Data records
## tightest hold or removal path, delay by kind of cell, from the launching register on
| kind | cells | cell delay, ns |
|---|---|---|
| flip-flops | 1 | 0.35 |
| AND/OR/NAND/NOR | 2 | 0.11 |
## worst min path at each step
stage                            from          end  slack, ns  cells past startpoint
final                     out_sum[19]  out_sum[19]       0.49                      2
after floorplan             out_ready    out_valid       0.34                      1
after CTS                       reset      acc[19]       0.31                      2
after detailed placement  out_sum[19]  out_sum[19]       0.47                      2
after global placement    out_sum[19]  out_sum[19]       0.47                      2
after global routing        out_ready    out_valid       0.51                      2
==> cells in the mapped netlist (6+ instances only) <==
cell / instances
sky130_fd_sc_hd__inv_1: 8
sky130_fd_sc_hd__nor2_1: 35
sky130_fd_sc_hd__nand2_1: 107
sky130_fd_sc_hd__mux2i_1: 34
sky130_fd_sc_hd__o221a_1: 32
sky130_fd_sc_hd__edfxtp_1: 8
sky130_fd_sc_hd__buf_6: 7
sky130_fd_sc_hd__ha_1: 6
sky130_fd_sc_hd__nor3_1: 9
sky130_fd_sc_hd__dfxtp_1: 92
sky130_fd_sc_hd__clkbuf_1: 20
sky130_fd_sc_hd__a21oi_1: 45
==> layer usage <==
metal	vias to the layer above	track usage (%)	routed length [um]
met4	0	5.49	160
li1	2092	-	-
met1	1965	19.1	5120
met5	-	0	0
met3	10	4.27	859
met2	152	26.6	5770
## src/rtl/frame_irq_ctrl.sv

```systemverilog
// -----------------------------------------------------------------------------
// frame_irq_ctrl
//
// Sequences the handoff of each captured OV7725 frame between the pixel
// capture path and the AXI host. A frame is armed on a vsync rising edge,
// pixels written into the frame FIFO are counted, and once a full CNN input
// frame is buffered the host is interrupted. The next capture stays blocked
// until the host has cleared the interrupt and popped every pixel (or the
// drain timeout expires).
//
// Parameters:
//   FRAME_PIX  pixels per frame (28x28 CNN input)
//   PIX_W      width of the pixel / read counters (must hold FRAME_PIX)
//   TMO_CYC    maximum clk cycles spent in DRAIN before giving up
//
// Ports:
//   clk          system clock, all logic on the rising edge
//   rst          synchronous, active-high reset
//   i_enable     capture enable from config register (level)
//   i_vsync      OV7725 vsync, already synchronised to clk
//   i_pix_vld    one pixel written into the frame FIFO this cycle
//   i_fifo_rd    host popped one pixel from the frame FIFO this cycle
//   i_irq_clr    one-cycle pulse from the interrupt-clear register write
//   i_err_clr    one-cycle pulse, clears the sticky error flags
//   o_cap_en     gate for the capture path
//   o_interrupt  frame-ready interrupt, level
//   o_pix_cnt    pixels captured in the current frame
//   o_rd_cnt     pixels popped by the host in the current handoff
//   o_frame_cnt  completed handoffs, wraps 0xFFFF -> 0
//   o_err_short  sticky: vsync edge arrived before a full frame
//   o_err_over   sticky: pop seen with nothing left to pop
//   o_err_tmo    sticky: drain timeout expired
//   o_state      current state (IDLE=0 WAIT_VS=1 CAPTURE=2 IRQ=3 DRAIN=4)
// -----------------------------------------------------------------------------
module frame_irq_ctrl #(
   parameter int FRAME_PIX = 784,
   parameter int PIX_W     = 16,
   parameter int TMO_CYC   = 1048576
) (
   input  logic             clk,
   input  logic             rst,
   input  logic             i_enable,
   input  logic             i_vsync,
   input  logic             i_pix_vld,
   input  logic             i_fifo_rd,
   input  logic             i_irq_clr,
   input  logic             i_err_clr,
   output logic             o_cap_en,
   output logic             o_interrupt,
   output logic [PIX_W-1:0] o_pix_cnt,
   output logic [PIX_W-1:0] o_rd_cnt,
   output logic [15:0]      o_frame_cnt,
   output logic             o_err_short,
   output logic             o_err_over,
   output logic             o_err_tmo,
   output logic [2:0]       o_state
);

   localparam int TMO_W = $clog2(TMO_CYC + 1);

   localparam logic [PIX_W-1:0] PIX_FULL = PIX_W'(FRAME_PIX);
   localparam logic [PIX_W-1:0] PIX_LAST = PIX_W'(FRAME_PIX - 1);
   localparam logic [TMO_W-1:0] TMO_LAST = TMO_W'(TMO_CYC - 1);

   typedef enum logic [2:0] {
      IDLE    = 3'd0,
      WAIT_VS = 3'd1,
      CAPTURE = 3'd2,
      IRQ     = 3'd3,
      DRAIN   = 3'd4
   } state_t;

   // Registered state and its next-state values
   state_t             state,      state_n;
   logic               vs_d;
   logic               cap_en,     cap_en_n;
   logic               interrupt,  interrupt_n;
   logic [PIX_W-1:0]   pix_cnt,    pix_cnt_n;
   logic [PIX_W-1:0]   rd_cnt,     rd_cnt_n;
   logic [15:0]        frame_cnt,  frame_cnt_n;
   logic [TMO_W-1:0]   tmo_cnt,    tmo_cnt_n;
   logic               err_short,  err_short_n;
   logic               err_over,   err_over_n;
   logic               err_tmo,    err_tmo_n;

   // Error set events produced by the state logic
   logic               short_set;
   logic               tmo_set;

   // Read accounting shared by IRQ and DRAIN
   logic               vs_rise;
   logic               rd_ok;
   logic               rd_bad;
   logic [PIX_W-1:0]   rd_next;
   logic               rd_done;

   assign vs_rise = i_vsync & ~vs_d;

   // A pop is only counted while a handoff is open and pixels remain; any
   // other pop means the host read from a FIFO that holds nothing of ours.
   assign rd_ok   = i_fifo_rd & ((state == IRQ) || (state == DRAIN)) &
                    (rd_cnt != PIX_FULL);
   assign rd_bad  = i_fifo_rd & ~rd_ok;
   assign rd_next = rd_ok ? rd_cnt + 1'b1 : rd_cnt;
   // Includes a pop landing in the same cycle as the decision.
   assign rd_done = (rd_next == PIX_FULL);

   // ---------------------------------------------------------------------
   // Next-state and next-output logic
   // ---------------------------------------------------------------------
   always_comb begin
      // NOTE: every signal gets a default before the case so no path leaves
      // a value unassigned, which would otherwise infer a latch.
      state_n     = state;
      cap_en_n    = cap_en;
      interrupt_n = interrupt;
      pix_cnt_n   = pix_cnt;
      rd_cnt_n    = rd_cnt;
      frame_cnt_n = frame_cnt;
      tmo_cnt_n   = tmo_cnt;
      short_set   = 1'b0;
      tmo_set     = 1'b0;

      unique case (state)
         IDLE: begin
            cap_en_n = 1'b0;
            if (i_enable) begin
               state_n = WAIT_VS;
            end
         end

         WAIT_VS: begin
            if (!i_enable) begin
               state_n = IDLE;
            end else if (vs_rise) begin
               state_n   = CAPTURE;
               pix_cnt_n = '0;
               cap_en_n  = 1'b1;
            end
         end

         CAPTURE: begin
            if (!i_enable) begin
               // Abandon the partial frame.
               state_n   = IDLE;
               cap_en_n  = 1'b0;
               pix_cnt_n = '0;
            end else if (i_pix_vld && (pix_cnt == PIX_LAST)) begin
               // The completing pixel wins over a coincident vsync edge.
               state_n     = IRQ;
               pix_cnt_n   = PIX_FULL;
               cap_en_n    = 1'b0;
               interrupt_n = 1'b1;
               rd_cnt_n    = '0;
            end else if (vs_rise) begin
               // Short frame: restart counting on the new frame.
               short_set = 1'b1;
               pix_cnt_n = '0;
            end else if (i_pix_vld && (pix_cnt != PIX_FULL)) begin
               pix_cnt_n = pix_cnt + 1'b1;
            end
         end

         IRQ: begin
            // The host may start popping before it clears the interrupt.
            rd_cnt_n = rd_next;
            if (i_irq_clr) begin
               interrupt_n = 1'b0;
               if (rd_done) begin
                  frame_cnt_n = frame_cnt + 16'd1;
                  state_n     = i_enable ? WAIT_VS : IDLE;
               end else begin
                  state_n   = DRAIN;
                  tmo_cnt_n = '0;
               end
            end
         end

         DRAIN: begin
            rd_cnt_n = rd_next;
            if (rd_done) begin
               frame_cnt_n = frame_cnt + 16'd1;
               state_n     = i_enable ? WAIT_VS : IDLE;
            end else if (tmo_cnt == TMO_LAST) begin
               // TMO_CYC cycles spent here: give up on this handoff.
               tmo_set = 1'b1;
               state_n = i_enable ? WAIT_VS : IDLE;
            end else begin
               tmo_cnt_n = tmo_cnt + 1'b1;
            end
         end

         default: begin
            state_n     = IDLE;
            cap_en_n    = 1'b0;
            interrupt_n = 1'b0;
         end
      endcase

      // Sticky flags: a set event in the same cycle as the clear wins.
      err_short_n = short_set | (err_short & ~i_err_clr);
      err_over_n  = rd_bad    | (err_over  & ~i_err_clr);
      err_tmo_n   = tmo_set   | (err_tmo   & ~i_err_clr);
   end

   // ---------------------------------------------------------------------
   // State register
   // ---------------------------------------------------------------------
   // NOTE: sequential state uses non-blocking assignments so every register
   // samples the pre-edge values regardless of statement order.
   always_ff @(posedge clk) begin
      if (rst) begin
         state     <= IDLE;
         // Starting high means a vsync already high at reset release is
         // never mistaken for a rising edge.
         vs_d      <= 1'b1;
         cap_en    <= 1'b0;
         interrupt <= 1'b0;
         pix_cnt   <= '0;
         rd_cnt    <= '0;
         frame_cnt <= '0;
         tmo_cnt   <= '0;
         err_short <= 1'b0;
         err_over  <= 1'b0;
         err_tmo   <= 1'b0;
      end else begin
         state     <= state_n;
         vs_d      <= i_vsync;
         cap_en    <= cap_en_n;
         interrupt <= interrupt_n;
         pix_cnt   <= pix_cnt_n;
         rd_cnt    <= rd_cnt_n;
         frame_cnt <= frame_cnt_n;
         tmo_cnt   <= tmo_cnt_n;
         err_short <= err_short_n;
         err_over  <= err_over_n;
         err_tmo   <= err_tmo_n;
      end
   end

   // All outputs come straight from registers.
   assign o_cap_en    = cap_en;
   assign o_interrupt = interrupt;
   assign o_pix_cnt   = pix_cnt;
   assign o_rd_cnt    = rd_cnt;
   assign o_frame_cnt = frame_cnt;
   assign o_err_short = err_short;
   assign o_err_over  = err_over;
   assign o_err_tmo   = err_tmo;
   assign o_state     = state;

endmodule
```

## config.mk

```make
export PLATFORM = sky130hd
export DESIGN_NAME = frame_irq_ctrl
export DESIGN_NICKNAME = d
export VERILOG_FILES = /design/src/rtl/frame_irq_ctrl.sv
export SDC_FILE = /design/constraint.sdc
export NUM_CORES = 1
export LEC_CHECK = 0
export CORE_AREA = 2 2 97 99
export DETAILED_ROUTE_END_ITERATION = 10
export DIE_AREA = 0 0 99 101
export PLACE_DENSITY = 0.73
export SLEW_MARGIN = 20
export SYNTH_ARGS = -nofsm -noshare
export SYNTH_HDL_FRONTEND = slang
export SYNTH_SLANG_ARGS = --single-unit
```

## constraint.sdc

```tcl
create_clock -name clk -period 8.24 [get_ports clk]
set_clock_uncertainty 0.15 [all_clocks]
set_input_delay 1.236 -clock clk [delete_from_list [all_inputs] [get_ports clk]]
set_output_delay 1.236 -clock clk [all_outputs]
set_load 0.01 [all_outputs]
```

==> out/metrics.csv <==
metric;value;unit
run status;complete, no violations;
antenna fix cells;0;
gpl congestion;0.861;
Yosys cell types;65;
share of the cycle needed by the critical path after routing;47.8;%
number of standard cells after synthesis;548;
most common library cell in the layout ignoring fill and taps;dfxtp_1;
wire length on met1;5090;um
transition time at the pin with the least slew margin;0.620;ns
Post-CTS Setup Bufs;0;
Total Routed Length;10800;um
combined area of all synthesized cells;4390;um^2
post-cts sizing count;0;
quantity of hold-fixing buffers added after cts;0;
proportion of register bits with asynchronous set or reset after synthesis;0;%
setup repair after global routing missed its margin;no;
GRT overflow;0;
CTS root buffer;clkbuf_8;
met2 routed wirelength;5060;um
count of port buffers added during placement;63;
Final Net Count;608;
Clock Path Buffers;2;
Seq/Total Area, Yosys;35.6;%
Layout Area Growth over Synthesis;20.0;%
overall routing resource usage;22.0;%
number of nets still failing antenna checks after routing;0;
total via count after detailed routing;4224;
sum of met3 wire segment lengths after detailed routing;445;um
number of filler instances in the final layout;808;
Synthesis Warnings;0;
source-to-sink clock delay at the later pin of the worst-skew pair;0.36;ns
Die Area;10000;um^2
number of hold violations in the final report;0;
global-route wire length before repair;18100;um
most used flip-flop cell after synthesis;dfxtp_1;
worst relative slew slack;58.3;%
Setup violations, final;0;
commonest cells after routing, fill and taps aside;78 x dfxtp_1, 62 x clkdlybuf4s50_1, 61 x nor2_1;
Initial Util;48.9;%
power per cell area;144;nW/um^2
die height;101;um
Post-route DRC;0;
arrival time reported for the critical path endpoint;4.04;ns
CTS sink cnt;78;
H-tree depth;3;
post-synthesis net count;562;
worst setup path category;input port to flop;
Max-Cap Viols;0;
boundary pin count;64;
Max Clock Freq;254;MHz
synthesized flop and latch total;78;
mean cell area of the mapped netlist;8.01;um^2
ratio of routed vias to standard cells;5.95;
required time at the endpoint of the critical path;8.34;ns
iteration count of the initial detailed-routing pass;5;
Max Fanout on Critical Path;9;
Final HPWL DP;7450;um
Rows;35;
Die Width;99;um
clock slew at reported path FFs;0.09;ns
final critical delay including setup and external delays;3.94;ns
fraction of layout instances using a drive strength above 1;6.68;%
TritonCTS clock tree;done;
number of antenna violations at the first check in global routing;0;
endpoint type of the worst setup path;flop;
leakage power summed over all cells;1.68;nW
EDFF count, synth;0;
highest layer used for signal routing;met4;
Hold Path Class;flop to flop;
startpoint kind of the worst setup timing path;input port;
Overall Power;0.000760;W
via count of the first global-routing pass;3918;
maximum number of pins on one net before global-route repair;53;
cts bufs inserted;9;
count of pins over their slew limit;0;
worst voltage drop across the vdd grid;91.8;uV
area inside the core boundary;8980;um^2
wire length per cell after detailed routing;15.2;um
post-route setup TNS;0;ns
1st-iter DRT viols;189;
report_power, final:
group	total, W	switching [W]	internal [W]
Combinational	0.0000297	0.0000185	0.0000111
Sequential	0.000381	0.00000287	0.000378
Clock	0.000349	0.000146	0.000203
Total	0.000760	0.000168	0.000592
critical path: stages:
cell,delay [ns]
clkdlybuf4s50_1,0.55
inv_1,0.13
a21oi_1,0.29
nand3_1,0.18
mux2i_1,0.41
and4bb_2,0.38
nand3_4,0.14
nor4b_1,0.34
mux2_2,0.37
metal layers:
metal	vias up	GRT usage [%]
met5	-	0
met3	16	2.77
met2	112	36.4
met1	1992	29.1
li1	2104	-
met4	0	8.75
cells by family after synthesis:
family | count (synthesis) | share of synthesized area [%]
simple gates | 259 | 32.3
compound gates | 127 | 19.3
flops | 78 | 35.6
buf+inv | 48 | 4.88
xor+xnor | 25 | 4.99
fa+ha+maj | 7 | 1.94
mux | 4 | 0.998
final timing paths:
| check | slack (ns) | cells past startpoint | to | from |
|---|---|---|---|---|
| max | 4.30 | 9 | o_frame_cnt[15] | i_fifo_rd |
| min | 0.33 | 2 | tmo_cnt[7] | tmo_cnt[7] |
| max reg2reg | 4.69 | 8 | o_frame_cnt[15] | o_state[2] |
| min reg2reg | 0.33 | 2 | tmo_cnt[7] | tmo_cnt[7] |
registers in the layout, indices dropped and copies added (netlist names):
| signal | cells |
|---|---|
| o_cap_en | 1 |
| o_err_over | 1 |
| o_err_short | 1 |
| o_err_tmo | 1 |
| o_frame_cnt | 16 |
| o_interrupt | 1 |
| o_pix_cnt | 16 |
| o_rd_cnt | 16 |
| o_state | 3 |
| tmo_cnt | 21 |
| vs_d | 1 |
cell usage after synthesis, drive strengths merged (2+ instances only):
master   n  share of area (%)
a211oi  15                3.0
a21oi   45                5.1
a22oi    2               0.34
a31o     2               0.40
a31oi    3               0.43
a41oi    2               0.40
and2     9                1.3
and3    14                2.0
and4     3               0.60
buf     11                1.7
clkbuf  19                1.6
dfxtp   78                 36
ha       6                1.7
inv     18                1.5
mux2     3               0.77
nand2   35                3.0
nand2b   8                1.1
nand3   35                4.6
nand3b   3               0.51
nand4   25                3.7
nor2    61                5.2
nor2b    6               0.86
nor3    11                1.3
nor4    12                1.9
nor4b    4               0.80
nor4bb   2               0.46
o2111a   2               0.51
o21a     6                1.0
o21ai   22                2.5
o22ai    3               0.43
o31a     3               0.60
o31ai    9                1.5
or2      6               0.86
or3     10                1.4
or4     11                1.9
xnor2    8                1.6
xor2    17                3.4
per-stage QoR:
step / hold WS, ns / std cells / util (%) / area, um^2 / worst slack, ns
2_1_floorplan: 0.298 / 548 / - / 4390 / 4.81
3_3_place_gp: 0.307 / 694 / 55.9 / 5020 / 4.03
3_5_place_dp: 0.320 / 694 / 55.9 / 5020 / 3.94
4_1_cts: 0.333 / 710 / 58.6 / 5260 / 4.32
5_1_grt: 0.351 / 710 / 58.6 / 5270 / 4.12
6_report: 0.334 / 710 / 58.6 / 5270 / 4.30
area by class of cell:
class / count / area (um^2) / share of cell area, %
clock buffers: 11 / 131 / 2.50
clock inverters: 5 / 106 / 2.02
inverters: 18 / 67.6 / 1.28
multi-input cells: 422 / 2620 / 49.7
flip-flops and latches: 78 / 1560 / 29.7
well taps: 111 / 139 / 2.64
repair buffers: 65 / 641 / 12.2
Power figures use the tool's default switching activity.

Task: Every line of the entries above that holds "kind" should be copied out.

Problem solution:
## tightest hold or removal path, delay by kind of cell, from the launching register on
| kind | cells | cell delay, ns |
startpoint kind of the worst setup timing path;input port;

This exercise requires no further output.